Justice comes from a Roman goddess, she was a Roman goddess. She had a sword and the sword typically with the Roman goddess is pointed downward. The sword is pointed downward because the Roman goddess of justice does inflict punishment. But the sword is specifically pointed downward because there is a quality of mercy also in her dispensation of justice. She has a scale in her hands, and this is where the arguments are weighed, for and against a particular person or for or against a particular lawsuit. She wears a toga, the goddess of justice wears a toga because that is supposed to put her in the philosophical class of people, the educated class of people where she is an intellectual, she is supposed to be using good sound logic and reasoning in the administration of justice. Initially she was not blindfolded.

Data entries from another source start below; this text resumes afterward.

[config.mk]
export PLATFORM = sky130hd
export DESIGN_NAME = cnt_seq_ctrl
export DESIGN_NICKNAME = d
export VERILOG_FILES = /design/src/rtl/cnt_seq_ctrl.sv
export SDC_FILE = /design/constraint.sdc
export NUM_CORES = 1
export LEC_CHECK = 0
export ABC_AREA = 1
export BUFFER_PORTS_ARGS = -buffer_cell sky130_fd_sc_hd__buf_2
export CAP_MARGIN = 20
export CORE_ASPECT_RATIO = 1.5
export CORE_MARGIN = 2
export CORE_UTILIZATION = 58
export CTS_BUF_LIST = sky130_fd_sc_hd__clkbuf_2
export DETAILED_ROUTE_END_ITERATION = 16
export PLACE_DENSITY = 0.81
export SLEW_MARGIN = 0
export SYNTH_ARGS = -nofsm -noshare
export SYNTH_HDL_FRONTEND = slang
export SYNTH_SLANG_ARGS = --single-unit
[constraint.sdc]
create_clock -name clk -period 2 [get_ports clk]
set_input_delay 0.5 -clock clk [delete_from_list [all_inputs] [get_ports clk]]
set_output_delay 0.5 -clock clk [all_outputs]
set_load 0.03 [all_outputs]
[src/rtl/cnt_seq_ctrl.sv]
// rtl/cnt_seq_ctrl.sv - run/pause sequencer producing rate-limited enable and direction for the cnt_nb counter
// Optional single-step support: define CNT_SEQ_CTRL_STEP_EN
module cnt_seq_ctrl #(
  parameter int  MAX      = 15,
  parameter int  MIN      = 0,
  parameter int  BASE_DIV = 4,
  localparam int CW       = $clog2(MAX + 1)
) (
  input  logic          clk,
  input  logic          sys_rst_n,
  input  logic          btn_start,
  input  logic          btn_dir,
  input  logic          btn_step,
  input  logic [1:0]    mode,
  input  logic [1:0]    rate_sel,
  input  logic [CW-1:0] cnt_in,
  output logic          cnt_enable,
  output logic          cnt_u_d,
  output logic          running,
  output logic          done
);

  // Prescaler must reach BASE_DIV*8-1 at the slowest rate
  localparam int            PW    = $clog2(BASE_DIV * 8);
  localparam logic [CW-1:0] MAX_V = CW'(MAX);
  localparam logic [CW-1:0] MIN_V = CW'(MIN);

  typedef enum logic [1:0] {S_IDLE, S_RUN, S_PAUSE, S_DONE} state_t;

  state_t        state;
  logic [PW-1:0] presc;
  logic [1:0]    rate_q;
  logic [1:0]    guard;
  logic          pending;

  logic [PW-1:0] lim_m1;
  logic          tick;
  logic          at_lim;
  logic          eval_ok;
  logic          trig;
  logic          eval;
  logic          blocked;
  logic          do_eval;
  logic          flip;
  logic          stop;
  logic          fire;
  logic          restart;

`ifndef CNT_SEQ_CTRL_STEP_EN
  logic unused_step;
  assign unused_step = btn_step;
`endif

  // Tick detection and limit evaluation; out-of-range values fall on the limit side of >=/<=
  always_comb begin
    lim_m1  = PW'((BASE_DIV << rate_q) - 1);
    tick    = (state == S_RUN) && (presc == lim_m1);
    at_lim  = cnt_u_d ? (cnt_in <= MIN_V) : (cnt_in >= MAX_V);
`ifdef CNT_SEQ_CTRL_STEP_EN
    eval_ok = (state != S_DONE);
    trig    = pending || ((state == S_RUN) ? tick : btn_step);
`else
    eval_ok = (state == S_RUN);
    trig    = pending || tick;
`endif
    // A start press this cycle changes state, so no evaluation happens alongside it
    eval    = eval_ok && !btn_start && trig;
    // Hold the request while the counter's late U_D copy settles or an enable is still out
    blocked = (guard != 2'd0) || cnt_enable;
    do_eval = eval && !blocked;
    flip    = do_eval && (mode == 2'b01) && at_lim;
    stop    = do_eval && (mode == 2'b10) && at_lim;
    fire    = do_eval && !flip && !stop;
    restart = (state == S_DONE) && btn_start;
  end

  // Sequencer state, prescaler, direction guard and registered outputs
  always_ff @(posedge clk or negedge sys_rst_n) begin
    if (!sys_rst_n) begin
      state      <= S_IDLE;
      presc      <= '0;
      rate_q     <= 2'd0;
      guard      <= 2'd0;
      pending    <= 1'b0;
      cnt_enable <= 1'b0;
      cnt_u_d    <= 1'b0;
      running    <= 1'b0;
      done       <= 1'b0;
    end else begin
      cnt_enable <= fire;

      // Bounce flip wins over a direction press in the same cycle
      if (flip) begin
        cnt_u_d <= ~cnt_u_d;
        guard   <= 2'd2;
      end else if (btn_dir || restart) begin
        cnt_u_d <= cnt_u_d ^ btn_dir ^ restart;
        guard   <= 2'd2;
      end else if (guard != 2'd0) begin
        guard <= guard - 2'd1;
      end

      if (eval && blocked) begin
        pending <= 1'b1;
      end else if (do_eval) begin
        pending <= flip;
      end

      case (state)
        S_IDLE: begin
          if (btn_start) begin
            state   <= S_RUN;
            presc   <= '0;
            rate_q  <= rate_sel;
            running <= 1'b1;
          end else if (stop) begin
            state <= S_DONE;
            done  <= 1'b1;
          end
        end
        S_RUN: begin
          if (btn_start) begin
            state   <= S_PAUSE;
            pending <= 1'b0;
            running <= 1'b0;
          end else if (stop) begin
            state   <= S_DONE;
            running <= 1'b0;
            done    <= 1'b1;
          end else if (tick) begin
            presc  <= '0;
            rate_q <= rate_sel;
          end else begin
            presc <= presc + 1'b1;
          end
        end
        S_PAUSE: begin
          if (btn_start) begin
            state   <= S_RUN;
            running <= 1'b1;
          end else if (stop) begin
            state <= S_DONE;
            done  <= 1'b1;
          end
        end
        S_DONE: begin
          if (btn_start) begin
            state   <= S_RUN;
            presc   <= '0;
            rate_q  <= rate_sel;
            running <= 1'b1;
            done    <= 1'b0;
          end
        end
        default: state <= S_IDLE;
      endcase
    end
  end

endmodule

==> results.yml, run 1 <==
timing:
  period_needed_ps: 1760
  setup_tns_ps: 0
  slew-limit-headroom_pct: 75.8
  finalSetupViolCount: 0
  worstMarginPinSlew_ps: 360
  fin_skew_ps: 2.35
  grt_setup_unrepaired: "no"
  slew_violations: 0
  hold_viol: 0
  post-route-period-util_pct: 88.1
  timing.fmax_mhz: 568
worst_setup_path:
  cp.arrival_ps: 2020
  cp-start-kind: "register"
  crit_type: "register to register"
  crit_fanout: 6
  required_ps: 2250
  end_kind: "register"
logic_synthesis:
  ys_ff_latch: 16
  synth_area_mm2: 0.00113
  synthTopCellsByArea: "dfrtp_1, nand2_1, ha_1, inv_1, nand3_1"
  yosysUniqueCellTypes: 22
  synth_area_per_cell_um2: 7.46
  synth_edf_count: 0
  yosysWarnings: 0
  synthArstFlopShare_pct: 100
  ys_seq_area_share_pct: 35.3
  synthFlopType: "dfrtp_1"
  yosysTopAreaCell: "dfrtp_1"
  syn_inst: 152
  yosysTopAreaCellShare_pct: 35.3
  synthTopCellsByCount: "nand2_1, inv_1, nand3_1"
  synth_most_common_cell: "nand2_1"
  synthesis.nets: 173
clock_tree:
  cts_tree: "built"
  cts.sink_count: 16
  clock_insertion_delay_worst_skew_ps: 300
  cts_made_buffers: 3
  cts.htree.levels: 1
  clk_pin_slew_ps: 150
  root_buffer: "clkbuf_2"
  cts.path.max_buffers: 2
  hold_buffers: 0
floorplan:
  initial_core_util_pct: 61.9
  die-area_mm2: 0.00233
  rows: 19
  core-area_mm2: 0.00183
  die_w_um: 40.1
  dieHeight_um: 58.1
  io_pins: 17
place:
  dp_hpwl_mm: 1.77
  routabilityCongestion: 0.852
  portBuffers: 15
run_status:
  status: "completed"
route:
  ant_nets: 0
  wl_per_cell_um: 11.1
  drtIter0Drc: 13
  vias_per_cell: 5.24
  drc: 0
  detail_route.first_pass.iterations: 4
  dr_total_vias: 1006
  wirelength_mm: 2.13
cells_and_area:
  multi_input_area_um2: 649
  area_delta_synth_final_pct: 10.8
  diodes: 0
  seq_area_um2: 400
  final_layout_size_suffix_gt1_share_pct: 17.0
  nets: 193
  fillCellCount: 150
global_routing:
  grt_pass1_wl_mm: 3.65
  grt_max_degree: 17
  antenna_found_initial: 0
  grt_pass1_vias: 954
  gr-total-overflow: 0
  grt_use_total_pct: 22.6
power_and_ir_drop:
  leakagePower_nw: 0.708
  peakVddDrop_mv: 0.826
  power_density_mw_per_mm2: 1270
  totalPowerFinal_mw: 1.60
worst_hold_path:
  min_path_type: "input port to async pin"
run:
  maxCapViolations: 0
## critical path, cell delays in order, from the launching register on
cell     delay (ps)
dfrtp_1         440
inv_1           160
ha_2            270
inv_1           100
nor2_4          190
nand4_4         170
nand2_4         100
nand2_4          70
nand2_4          80
nand2_1          50
nand2_1          70
## routing by layer
metal	GRT usage [%]	up-vias	wire (um)
met1	23.4	464	816
met3	3.45	5	71
met5	0	-	0
met2	40.8	16	1200
met4	10.8	0	45
li1	-	521	-
## logic make-up after synthesis
family	count (synthesis)	share of synthesized area [%]
AND/OR/NAND/NOR	89	37.5
buffers and inverters	23	7.62
XOR/XNOR	3	2.32
flip-flops	16	35.3
AO/OA/AOI/OAI	13	8.39
adder cells (fa/ha/maj)	8	8.83
## through the flow
| stage | setup WS [ps] | area (um2) | util [%] | cells | hold WS (ps) |
|---|---|---|---|---|---|
| floorplan | 418 | 1130 | - | 152 | 204 |
| global placement | 273 | 1230 | 67.5 | 188 | 429 |
| detailed placement | 192 | 1230 | 67.5 | 188 | 427 |
| CTS | 155 | 1250 | 68.5 | 192 | 72.9 |
| global route | 41.9 | 1260 | 68.6 | 192 | 88.6 |
| finish | 238 | 1260 | 68.6 | 192 | 71.5 |
## flip-flops by register name, indices dropped and copies added, names as in the netlist
register	cells
cnt_enable	1
cnt_u_d	1
done	1
guard	2
pending	1
presc	5
rate_q	2
running	1
state	2
## power by group
part           internal [mW]  total, mW  switching [mW]
combinational          0.331      0.907           0.576
sequential             0.438      0.539           0.102
clock                 0.0434      0.149           0.106
total                  0.812       1.60           0.783
## area by class of cell
type / count / area share (%)
flip-flops and latches: 16 / 31.9
well taps: 21 / 2.09
multi-input cells: 113 / 51.7
clock buffers: 3 / 1.20
inverters: 23 / 6.87
clock inverters: 1 / 0.299
repair buffers: 15 / 5.98
## final timing paths
| check | end | slack (ps) | cells after the start | start |
|---|---|---|---|---|
| max | presc[2]$_DFFE_PN0P_ | 240 | 10 | state[1]$_DFFE_PN0P_ |
| min | running$_DFFE_PN0P_ | 70 | 1 | sys_rst_n |
| max reg2reg | presc[2]$_DFFE_PN0P_ | 240 | 10 | state[1]$_DFFE_PN0P_ |
| min reg2reg | running$_DFFE_PN0P_ | 490 | 2 | running$_DFFE_PN0P_ |
| max in group asynchronous | presc[4]$_DFFE_PN0P_ | 1670 | 1 | sys_rst_n |
| min in group clk | rate_q[1]$_DFFE_PN0P_ | 410 | 3 | rate_sel[1] |
## what timing repair did
item                                    4_1_cts  5_1_grt
endpoints found under the setup margin        0        4
buffers inserted                              0        0
resized for setup                             0        1
## placed cells by master, fill, tap and decap left out, types with 3 or more instances in the layout
| cell type | instances |
|---|---|
| nor3_1 | 3 |
| inv_1 | 23 |
| a21oi_1 | 3 |
| buf_2 | 15 |
| nand2_4 | 4 |
| nand2_1 | 48 |
| ha_1 | 7 |
| nor2_1 | 12 |
| xor2_1 | 3 |
| clkbuf_2 | 3 |
| dfrtp_1 | 16 |
| o21ai_0 | 4 |
| nand3_1 | 17 |
Note: power is estimated with default switching activity, not from simulation.
==> run 2: changes to the inputs <==
--- a/config.mk
+++ b/config.mk
@@ -5,13 +5,12 @@
 export SDC_FILE = /design/constraint.sdc
 export NUM_CORES = 1
 export LEC_CHECK = 0
-export ABC_AREA = 1
 export BUFFER_PORTS_ARGS = -buffer_cell sky130_fd_sc_hd__buf_2
 export CAP_MARGIN = 20
-export CORE_ASPECT_RATIO = 1.5
 export CORE_MARGIN = 2
 export CORE_UTILIZATION = 58
 export CTS_BUF_LIST = sky130_fd_sc_hd__clkbuf_2
+export CTS_CLUSTER_SIZE = 25
 export DETAILED_ROUTE_END_ITERATION = 16
 export PLACE_DENSITY = 0.81
 export SLEW_MARGIN = 0
==> run 2 against run 1 <==
Largest cell class unchanged. Clock skew barely moved. Critical path type is now input port to register. Sequential power fell by 2%. Routed wire length rose by 15%. Cell count fell by 8.9%. Register-to-register slack got worse by 180 ps.
==> results.yml, run 2 <==
run_status:
  status: "completed"
cells_and_area:
  largest_reg_flops: 5
  layout.cells.most_common_list: "dfrtp_1, buf_2, buf_4"
  fillCellCount: 141
  multi_input_area_um2: 722
  nets: 172
  regMostFlops: "presc"
  design_area_mm2: 0.00138
  area_delta_synth_final_pct: 23.2
  seq_area_um2: 402
  final_layout_size_suffix_gt1_share_pct: 29.3
  final_util_pct: 78.2
  diodes: 0
logic_synthesis:
  yosysWarnings: 0
  ys_ff_latch: 16
  ys_seq_area_share_pct: 35.8
  synthTopCellsByArea: "dfrtp_1, ha_1, mux2i_1, nand2_1, nor2_1"
  synthFlopType: "dfrtp_1"
  synth_top_family_by_area: "simple AND/OR/NAND/NOR gates"
  yosysUniqueCellTypes: 39
  synthXorXnorAreaFrac_pct: 3.91
  synthesis.nets: 141
  syn_inst: 120
  synth_area_per_cell_um2: 9.33
  synth-adder-area-share_pct: 8.94
  yosysTopAreaCell: "dfrtp_1"
  synth_area_mm2: 0.00112
  synthArstFlopShare_pct: 100
  synth_most_common_cell: "dfrtp_1"
  synth_edf_count: 0
  synth_mux_area_share_pct: 6.37
  synthSimpleGateAreaFrac_pct: 24.9
  synth-compound-area-share_pct: 15.6
  yosysTopAreaCellShare_pct: 35.8
  synthTopCellsByCount: "dfrtp_1, nand2_1, nor2_1"
worst_setup_path:
  crit_type: "input port to register"
  crit_slowest_cell: "or4b_4"
  critical-path-top-delay-family: "simple AND/OR/NAND/NOR gates"
  required_ps: 2210
  crit_fanout: 3
  end_kind: "register"
  critPathMaxStageDelay_ps: 530
  ff2ff_setup_slack_ps: 60
  cp.arrival_ps: 2150
  crit_buf_inv: 1
  cp-start-kind: "input port"
  crit_chain: "buf_2 -> or4b_4 -> mux2_4 -> or3_4 -> or2_4 -> and3_1"
clock_tree:
  clock_insertion_delay_worst_skew_ps: 290
  cts_made_buffers: 3
  root_buffer: "clkbuf_2"
  cts_tree: "built"
  cts.sink_count: 16
  cts.htree.levels: 1
  clk_pin_slew_ps: 160
  cts.path.max_buffers: 2
worst_hold_path:
  min_path_type: "input port to async pin"
power_and_ir_drop:
  leakagePower_nw: 0.648
  totalPowerFinal_mw: 1.51
  peakVddDrop_mv: 0.844
  power_density_mw_per_mm2: 1100
floorplan:
  dieHeight_um: 47.9
  die-area_mm2: 0.00230
  die_w_um: 47.9
  core-area_mm2: 0.00176
  rows: 15
  io_pins: 17
  initial_core_util_pct: 63.5
global_routing:
  gr-total-overflow: 0
  grt_use_total_pct: 23.9
  grt_max_degree: 17
  antenna_found_initial: 0
  grt_pass1_vias: 892
  grt_pass1_wl_mm: 3.82
place:
  dpl-instance-area_mm2: 0.00130
  portBuffers: 15
  routabilityCongestion: 0.841
  dp_hpwl_mm: 1.88
  place_ws_ps: -301
route:
  vias_per_cell: 5.86
  wl_per_cell_um: 13.9
  drc: 0
  ant_nets: 0
  detail_route.first_pass.iterations: 4
  dr_total_vias: 1025
  drtIter0Drc: 8
  wirelength_mm: 2.44
timing:
  hold_viol: 0
  slew-limit-headroom_pct: 75.0
  fin_skew_ps: 2.28
  worstMarginPinSlew_ps: 375
  period_needed_ps: 1950
  setup_ws_ps: 53.7
  grt_setup_unrepaired: "no"
  post-route-period-util_pct: 97.3
  finalSetupViolCount: 0
  setup_tns_ps: 0
  timing.fmax_mhz: 514
  slew_violations: 0
run:
  maxCapViolations: 0
## run 2: cell types whose count changed after synthesis, moves of 5 or more
cell     previous run  this run
inv_1              23         7
nand3_1            17         7
mux2i_1             0         6
nand2_1            48        10
o31ai_1             0         5
## run 2: final cells by class
type / count / area share [%]
Timing Repair Buffer: 29 / 13.1
Inverter: 7 / 1.90
Tap cell: 25 / 2.27
Clock inverter: 1 / 0.272
Clock buffer: 3 / 1.09
Sequential cell: 16 / 29.1
Multi-Input combinational cell: 94 / 52.3
## run 2: per-layer routing
layer  vias to the layer above  global-route usage [%]  share of wire (%)
li1                        506                       -                  -
met1                       505                    29.0                 44
met2                        10                    42.1                 54
met3                         4                    4.53                2.1
met5                         -                       0                  0
met4                         0                    8.11               0.61
## run 2: cells by family (layout without fill, tap and decap cells)
logic type | count (synthesis) | after routing
AOI/OAI and AO/OA | 24 | 24
xor gates and xnor gates | 5 | 5
adders and majority gates | 8 | 8
buffers and inverters | 10 | 40
DFF | 16 | 16
muxes | 7 | 7
and+or+nand+nor | 50 | 50
## run 2: what timing repair did
action / in CTS / in global routing
gates resized for setup: 2 / 6
endpoints found under the setup margin: 9 / 11
pin swaps: 1 / 1
hold buffers: 0 / 0
setup buffers: 1 / 1
## run 2: stage by stage
stage / cells / hold slack [ps]
6_report: 175 / 88.2
3_5_place_dp: 169 / 434
5_1_grt: 175 / 107
4_1_cts: 174 / 90.1
2_1_floorplan: 120 / 204
3_3_place_gp: 169 / 432
## run 2: worst reg2reg max path: stages (launching register included)
cell     delay, ps
dfrtp_2        380
or4b_4         460
mux2_4         290
or3_4          330
or2_4          250
and3_1         140
## run 2: worst paths after layout
path	cells past startpoint	startpoint	end
max in group asynchronous	1	sys_rst_n	cnt_u_d$_DFFE_PN0P_
hold / removal	1	sys_rst_n	presc[3]$_DFFE_PN0P_
setup / recovery	6	cnt_in[2]	guard[0]$_DFFE_PN0P_
min in group clk	3	btn_dir	guard[1]$_DFFE_PN0P_
setup reg to reg	5	cnt_u_d$_DFFE_PN0P_	guard[0]$_DFFE_PN0P_
hold reg to reg	2	guard[1]$_DFFE_PN0P_	guard[1]$_DFFE_PN0P_
## run 2: where the power goes
part	total (mW)	switching, mW	internal [mW]
Combinational	0.835	0.461	0.374
Sequential	0.528	0.0979	0.431
Clock	0.151	0.108	0.0435
Total	1.51	0.666	0.848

That didn’t start until around the 16th century, when they started putting blindfolds on Lady Justice, but the blindfold of course, is very important because it does indicate that regardless of whether you’re poor, or regardless of whether you’re rich, regardless of what color you are, regardless of how pretty you are or how educated or how uneducated you are, justice is blind. It’s the same decision, it should be the same decision reached regardless of who you are period. Everybody gets treated the same way. So the concept of equality really plays a heavy role in the proper administration of justice. Of course, this is where Biblical law really takes a big step forward, because in the ancient world, justice was anything but equal.

The law of Moses made people equal, but in the old law before the time of Moses, there was different standards for different groups of people and justice was a privilege one group over another. But Moses changed all that.